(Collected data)
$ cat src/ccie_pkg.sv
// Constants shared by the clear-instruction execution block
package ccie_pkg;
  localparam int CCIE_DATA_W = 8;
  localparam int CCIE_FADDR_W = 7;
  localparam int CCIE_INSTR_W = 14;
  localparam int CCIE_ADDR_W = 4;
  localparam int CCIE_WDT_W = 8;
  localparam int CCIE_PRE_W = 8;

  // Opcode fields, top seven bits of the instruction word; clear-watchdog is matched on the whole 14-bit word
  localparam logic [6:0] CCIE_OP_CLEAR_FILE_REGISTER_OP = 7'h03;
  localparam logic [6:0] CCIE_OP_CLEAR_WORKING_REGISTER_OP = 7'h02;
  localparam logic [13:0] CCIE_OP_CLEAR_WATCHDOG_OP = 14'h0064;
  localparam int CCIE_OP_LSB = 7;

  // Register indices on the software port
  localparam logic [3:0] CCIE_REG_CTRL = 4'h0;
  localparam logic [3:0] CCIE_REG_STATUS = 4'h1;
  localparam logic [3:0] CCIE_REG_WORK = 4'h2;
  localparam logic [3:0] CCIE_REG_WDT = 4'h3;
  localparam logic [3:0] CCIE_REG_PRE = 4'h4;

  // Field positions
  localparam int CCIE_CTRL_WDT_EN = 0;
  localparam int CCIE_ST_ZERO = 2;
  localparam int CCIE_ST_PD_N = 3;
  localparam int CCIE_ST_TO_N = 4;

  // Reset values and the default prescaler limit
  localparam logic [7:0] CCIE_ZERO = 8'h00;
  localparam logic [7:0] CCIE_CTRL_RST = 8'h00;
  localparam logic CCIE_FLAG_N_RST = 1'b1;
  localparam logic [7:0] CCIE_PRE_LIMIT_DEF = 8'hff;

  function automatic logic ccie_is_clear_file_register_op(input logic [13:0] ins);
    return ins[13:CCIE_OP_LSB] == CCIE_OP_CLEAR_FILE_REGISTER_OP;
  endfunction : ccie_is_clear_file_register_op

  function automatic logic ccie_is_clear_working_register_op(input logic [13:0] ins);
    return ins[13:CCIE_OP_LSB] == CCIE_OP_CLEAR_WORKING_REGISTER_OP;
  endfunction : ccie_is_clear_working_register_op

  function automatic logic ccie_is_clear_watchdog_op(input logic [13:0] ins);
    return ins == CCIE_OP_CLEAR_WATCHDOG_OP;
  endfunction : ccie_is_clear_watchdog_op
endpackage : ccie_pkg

TASK DIRECTIONS
Each record above should be retyped in full, exactly as shown.

ANSWER AREA
$ cat src/ccie_pkg.sv
// Constants shared by the clear-instruction execution block
package ccie_pkg;
  localparam int CCIE_DATA_W = 8;
  localparam int CCIE_FADDR_W = 7;
  localparam int CCIE_INSTR_W = 14;
  localparam int CCIE_ADDR_W = 4;
  localparam int CCIE_WDT_W = 8;
  localparam int CCIE_PRE_W = 8;

  // Opcode fields, top seven bits of the instruction word; clear-watchdog is matched on the whole 14-bit word
  localparam logic [6:0] CCIE_OP_CLEAR_FILE_REGISTER_OP = 7'h03;
  localparam logic [6:0] CCIE_OP_CLEAR_WORKING_REGISTER_OP = 7'h02;
  localparam logic [13:0] CCIE_OP_CLEAR_WATCHDOG_OP = 14'h0064;
  localparam int CCIE_OP_LSB = 7;

  // Register indices on the software port
  localparam logic [3:0] CCIE_REG_CTRL = 4'h0;
  localparam logic [3:0] CCIE_REG_STATUS = 4'h1;
  localparam logic [3:0] CCIE_REG_WORK = 4'h2;
  localparam logic [3:0] CCIE_REG_WDT = 4'h3;
  localparam logic [3:0] CCIE_REG_PRE = 4'h4;

  // Field positions
  localparam int CCIE_CTRL_WDT_EN = 0;
  localparam int CCIE_ST_ZERO = 2;
  localparam int CCIE_ST_PD_N = 3;
  localparam int CCIE_ST_TO_N = 4;

  // Reset values and the default prescaler limit
  localparam logic [7:0] CCIE_ZERO = 8'h00;
  localparam logic [7:0] CCIE_CTRL_RST = 8'h00;
  localparam logic CCIE_FLAG_N_RST = 1'b1;
  localparam logic [7:0] CCIE_PRE_LIMIT_DEF = 8'hff;

  function automatic logic ccie_is_clear_file_register_op(input logic [13:0] ins);
    return ins[13:CCIE_OP_LSB] == CCIE_OP_CLEAR_FILE_REGISTER_OP;
  endfunction : ccie_is_clear_file_register_op

  function automatic logic ccie_is_clear_working_register_op(input logic [13:0] ins);
    return ins[13:CCIE_OP_LSB] == CCIE_OP_CLEAR_WORKING_REGISTER_OP;
  endfunction : ccie_is_clear_working_register_op

  function automatic logic ccie_is_clear_watchdog_op(input logic [13:0] ins);
    return ins == CCIE_OP_CLEAR_WATCHDOG_OP;
  endfunction : ccie_is_clear_watchdog_op
endpackage : ccie_pkg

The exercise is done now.